LA NOVELA DEL DESAFECTO del presidente Chávez con el gobernador de Apure, Jesús Aguilarte, tiene los mismos ribetes de amor, odio y celos que cualquiera otra que presenten los canales de televisión venezolanos.
Primero, hace diez días en la reunión del PSUV con Chávez en La Guaira, transmitida en su totalidad por VTV, el caudillo llamó la atención a Aguilarte pues con un gobierno dividido y cuestionado no se podía. “Si no puedes manejar la gobernación, entonces entrégamela” sentenció lapidariamente Chávez. Luego dijo: “En Apure también hay enfrentamientos… yo les digo una cosa, yo los quiero mucho, pero si ustedes llegaron allí para eso, renuncien a la Gobernación y a la Alcaldía y se van para otro lado… En Apure lo que hay es un verdadero desastre”.
Días después se conoció que representantes del PSUV, encabezados por Diosdado Cabello, le solicitaron la renuncia al gobernador de Apure, Jesús Aguilarte por supuesta corrupción y deudas laborales mil millonarias en la entidad llanera.
Hace dos días la noticia que corrió como pólvora fue la suposición que Chávez mandaría para esa entidad a quien fuera su Vicepresidente y Ministro de la Defensa y Vivienda, el coronel Ramón Carrizales. Hoy fue confirmada cuando se anunció desde Miraflores que “el ex vicepresidente Ramón Carrizales fue designado secretario ejecutivo de la gobernación del estado Apure, por decisión del mandatario regional Jesús Aguilarte, cargo equivalente a la secretario General de Gobierno”.

Chávez llamó a Aguilarte y le ordenó que hiciera esa petición. Con eso el gobernador demuestra lo frágil que es en su relación con Chávez, pues de haber hablado muy bien en un reciente programa de televisión desde la zona, aceptando las palabras del mandatario nacional, pasó a dar la aprobación, sugerencia mas bien, de que le nombren el verdadero cuchillo para su cuello en la persona del nuevo secretario. No olvidemos que Carrizales fue Vicepresidente de la Republica de enero de 2008 al 27 de enero del 2010, además fue el Ministro del Poder Popular para la Defensa desde el 4 de marzo de 2009 hasta el 27 de enero de 2010. Es un coronel retirado del Ejército, egresado de la Academia Militar Venezolana el 5 de julio de 1974 en la promoción “General de División (Ej.) José Ignacio Pulido” con el título de Licenciado en Ciencias y Artes Militares. Solicitó su baja (por voluntad propia), en 1994. Su esposa fue ministra del Ambiente y renunció el mismo día que “renunciaron” a su marido.

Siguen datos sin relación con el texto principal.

What follows belongs to an exercise in optimizing a design on an open flow for small area, a short achievable clock period and few clock cycles; a production flow would make more cautious choices. Only simulation tests tie the RTL to the original design; equivalence was not proved. No driver is modelled on the clock port, so clocking that relies on it looks cheaper here than on a real chip. Power figures rest on the tool's default switching activity, not on a simulated workload.

Design macci, start of the top module:
module macci(input  wire  clk,
             input  wire  clk_en,
             input  wire  reset,
             input  wire  [7:0]  n,
             input  wire  start,
             output reg   done,
             input  wire  [31:0] dataa,
             input  wire  [31:0] datab,
             output wire  [31:0] result);
  wire        go = start & clk_en;
  reg  [31:0] arn;                 
  reg  [15:0] neg, onen, twon;    
  reg         clr0, clr1, rdp;
  reg  [31:0] ps, pc;
  reg  [31:0] acc;
  reg  [7:0] dq;                  
  wire [7:0] dsum;
  wire [31:0] accg = clr1 ? 32'h0 : acc;
  wire [31:0] s2, c2;
  ...
For scale: about 1,800 cells after synthesis, about 110 I/O pins.
==> flow/config.mk <==
export PLATFORM = sky130hd
export DESIGN_NAME = macci
export DESIGN_NICKNAME = macci
export VERILOG_FILES = /design/flow/design.v
export SDC_FILE = /design/flow/constraint.sdc
export NUM_CORES = 4
export LEC_CHECK = 0
export ABC_AREA = 1
export CAP_MARGIN = 20
export CORE_MARGIN = 2
export CORE_UTILIZATION = 60
export SLEW_MARGIN = 20
==> flow/constraint.sdc <==
create_clock -name core_clock -period 11.0 [get_ports {clk}]
set_input_delay 2.2000 -clock core_clock [delete_from_list [all_inputs] [get_ports {clk}]]
set_output_delay 2.2000 -clock core_clock [all_outputs]
set_load 0.01 [all_outputs]
standard.sh (not shown) runs the stock make flow with config.mk's settings and CLKGATE_MAP_FILE= SYNTH_SCRIPT=/design/flow/synth_recipe.tcl, a recipe that flattens the netlist after the stock synthesis.
==> flow/flow/run.sh <==
#!/bin/bash
# The standard layout (standard.sh: the standard flow's synthesis and ORFS's steps, same
# constraints), with these changes to how it is made:
#  - after the standard synthesis, flow/polarity.py removes the inverters that
#    synthesis leaves around full adders (same function, same flip-flops) and
#    the netlist is read in again;
#  - the timing repair steps aim for MARGIN ns of setup slack beyond the
#    constraints instead of 0, so they size the logic for a shorter period;
#  - the port buffers are sky130_fd_sc_hd__buf_1 (every port still gets one);
#  - CTS adds no dummy loads;
#  - after CTS, flow/skew.tcl delays the clock of the internal registers
#    between the multiplier stage and the accumulator stage (ps, pc, dq) by a
#    few clock buffers, moving slack from the second stage to the first.  No
#    register that an input port feeds or that feeds an output port is moved.
# Logs: log_*.log here, and each ORFS step's own log under orfs/logs/.
set -euo pipefail
cd "$(dirname "$0")/.."
MARGIN=7.3
R=orfs/results/$FLOW_PLATFORM/macci/base
KNOBS=("SETUP_SLACK_MARGIN=$MARGIN"
       "BUFFER_PORTS_ARGS=-buffer_cell sky130_fd_sc_hd__buf_1"
       "CTS_ARGS=-sink_clustering_enable -repair_clock_nets -dont_use_dummy_load")
bash standard.sh synth > log_synth.log 2>&1
python3 flow/polarity.py $R/1_2_yosys.v $R/1_2_yosys.pol.v > log_polarity.log 2>&1
cp $R/1_2_yosys.v $R/1_2_yosys.std.v
mv $R/1_2_yosys.pol.v $R/1_2_yosys.v
rm -f $R/1_synth.odb $R/1_synth.sdc
bash standard.sh "${KNOBS[@]}" cts > log_cts.log 2>&1
cp $R/4_cts.odb $R/4_cts.noskew.odb
SKEW_IN=$R/4_cts.noskew.odb SKEW_OUT=$R/4_cts.odb \
  SKEW_BUFS="sky130_fd_sc_hd__clkbuf_1 sky130_fd_sc_hd__clkbuf_1 sky130_fd_sc_hd__clkbuf_2 sky130_fd_sc_hd__clkbuf_8" \
  SKEW_REGS='^(ps|pc|dq)[^a-z]' openroad -exit -no_init flow/skew.tcl > log_skew.log 2>&1
bash standard.sh "${KNOBS[@]}" finish > log_layout.log 2>&1
Other scripts of this flow, unchanged in this note and not shown: flow/flow/polarity.py, flow/flow/skew.tcl
Testbench counts at the start, summed over its fixed seeds: cycles 5,395.
Rerun with:
CORE_UTILIZATION = 65   (was 60)
What happened: Register-to-register slack gains 0.09 ns. Global-route usage grows by 2.7 points. Setup slack gains 0.095 ns. Critical path depth shrinks by 9. Design area grows by 1.6%. Total power grows by 1.4%. Utilization grows by 7.4 points. Non-clock buffer count grows by 24.
Rerun with:
--- a/flow/flow/run.sh
+++ b/flow/flow/run.sh
@@ -17,3 +17,3 @@
 cd "$(dirname "$0")/.."
-MARGIN=7.3
+MARGIN=7.4
 R=orfs/results/$FLOW_PLATFORM/macci/base
After rerunning: Total power goes down by about 0.6%; worst hold slack is worse by 0.012 ns; critical path depth is unchanged; die area does not change; final cell count hardly moves; cell area increases by 0.39%; count of clock-buffer cells in the layout is unchanged.
Rerun with:
--- a/flow/flow/run.sh
+++ b/flow/flow/run.sh
@@ -17,3 +17,3 @@
 cd "$(dirname "$0")/.."
-MARGIN=7.4
+MARGIN=7.5
 R=orfs/results/$FLOW_PLATFORM/macci/base
The changed run produced a clean layout; fmax climbs by 0.72%; sequential share of layout area drops by 0.65 points; clock-buffer cell count does not change; clock power is about the same; synthesized cell count does not change; global-route usage climbs by 1.5 points; sequential power stays flat.

re-timing with driven ports:
Ports are ideal in the flow. The routed layouts listed here were re-timed in OpenROAD. Step 1: set_driving_cell puts a clkbuf_16 on clk and a buf_2 on each other input, an assumption about the parent block. Step 2, shift: input delay + t, output delay - t, t = (earliest + latest rising clock arrival at the registers) / 2. This alone moves slack from input paths to output paths. Slacks: ideal ports / drivers / drivers and shift; pairs: ideal ports / drivers.
run	t (ns)	setup WS [ns]	worst setup path after step 2	latest minus earliest clock arrival (ns)	worst slew at a driven data input, ns
the first run	0.699	7.487 / 7.487 / 7.459	input, reset recovery	0.481 / 0.482	0.03
the second run	0.676	7.582 / 7.582 / 7.103	input, reset recovery	0.447 / 0.447	0.05
the third run	0.702	7.559 / 7.559 / 7.443	input, reset recovery	0.486 / 0.487	0.04
the fourth run	0.690	7.584 / 7.584 / 7.294	input, reset recovery	0.464 / 0.464	0.04
Clock arrivals are far apart in every run listed, so t is only a midpoint there and step 2 fits no single register. For the second run, which loses most, drivers alone change the setup slack by 0.000 ns; drivers and shift together by -0.479 ns. Setup slack includes reset recovery checks.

Para determinados sectores del estado llanero, la designación de Carrizales es vista como una imposición del Gobierno central, que tiene el rechazo incluso de militantes del Partido Socialista Unido de Venezuela (PSUV).
La diputada apureña Hilda de Ostos indicó a Globovisión que toda esta situación se ha planteado por lo que calificó como las constantes “violaciones y denuncias continúas por la falta de pago la masa trabajadora, por el desastre económico producto de desviaciones administrativas”.
Sin embargo, la legisladora cuestionó que se haya buscado a una persona ajena al estado Apure, pues considera que la región cuenta con ciudadanos “consustanciados con la problemática económica, social y agrícola del estado” que pueden asumir lo diferentes roles administrativos de la entidad. . Criticó que “nuevamente el dedo de Chávez” escoja “a un importado para gobernar Apure
Respecto a Carrizales muchas versiones se tejieron cuando su abrupta salida de los dos cargos importantes y el de su esposa también ministra.
Diferencias con los cubanos, corrupción en las contrataciones tanto de él como de su señora esposa Yubiri en el ministerio del Ambiente, la trampa que supuestamente le habría puesto Jaua con el jefe con la anuencia cubana o el estallido del escándalo de Mercal ya que Carrizales si tenía que sentarse y aprobar autorizaciones de importación de alimentos para la red Mercal y Pdval. Su salida fue a pocos días del escándalo de la comida podrida en Puerto Cabello.
Lo extraño de todo esto es que Carrizales estuvo temeroso de Chávez por una supuesta conspiración con otros militares. Eso lo separo asustado y así permaneció en Maracay, callado y esperando a ver qué pasaba con él.
La escasez de gente de confianza en el entorno de Chávez hizo que a regañadientes lo llamara y lo encargara de ser otra vez de su entorno.
Las guerras intestinas en el PSUV lo hacen recurrir a mas militares. Mientras, en el gabinete pelean todos por su cariño…y los negocios.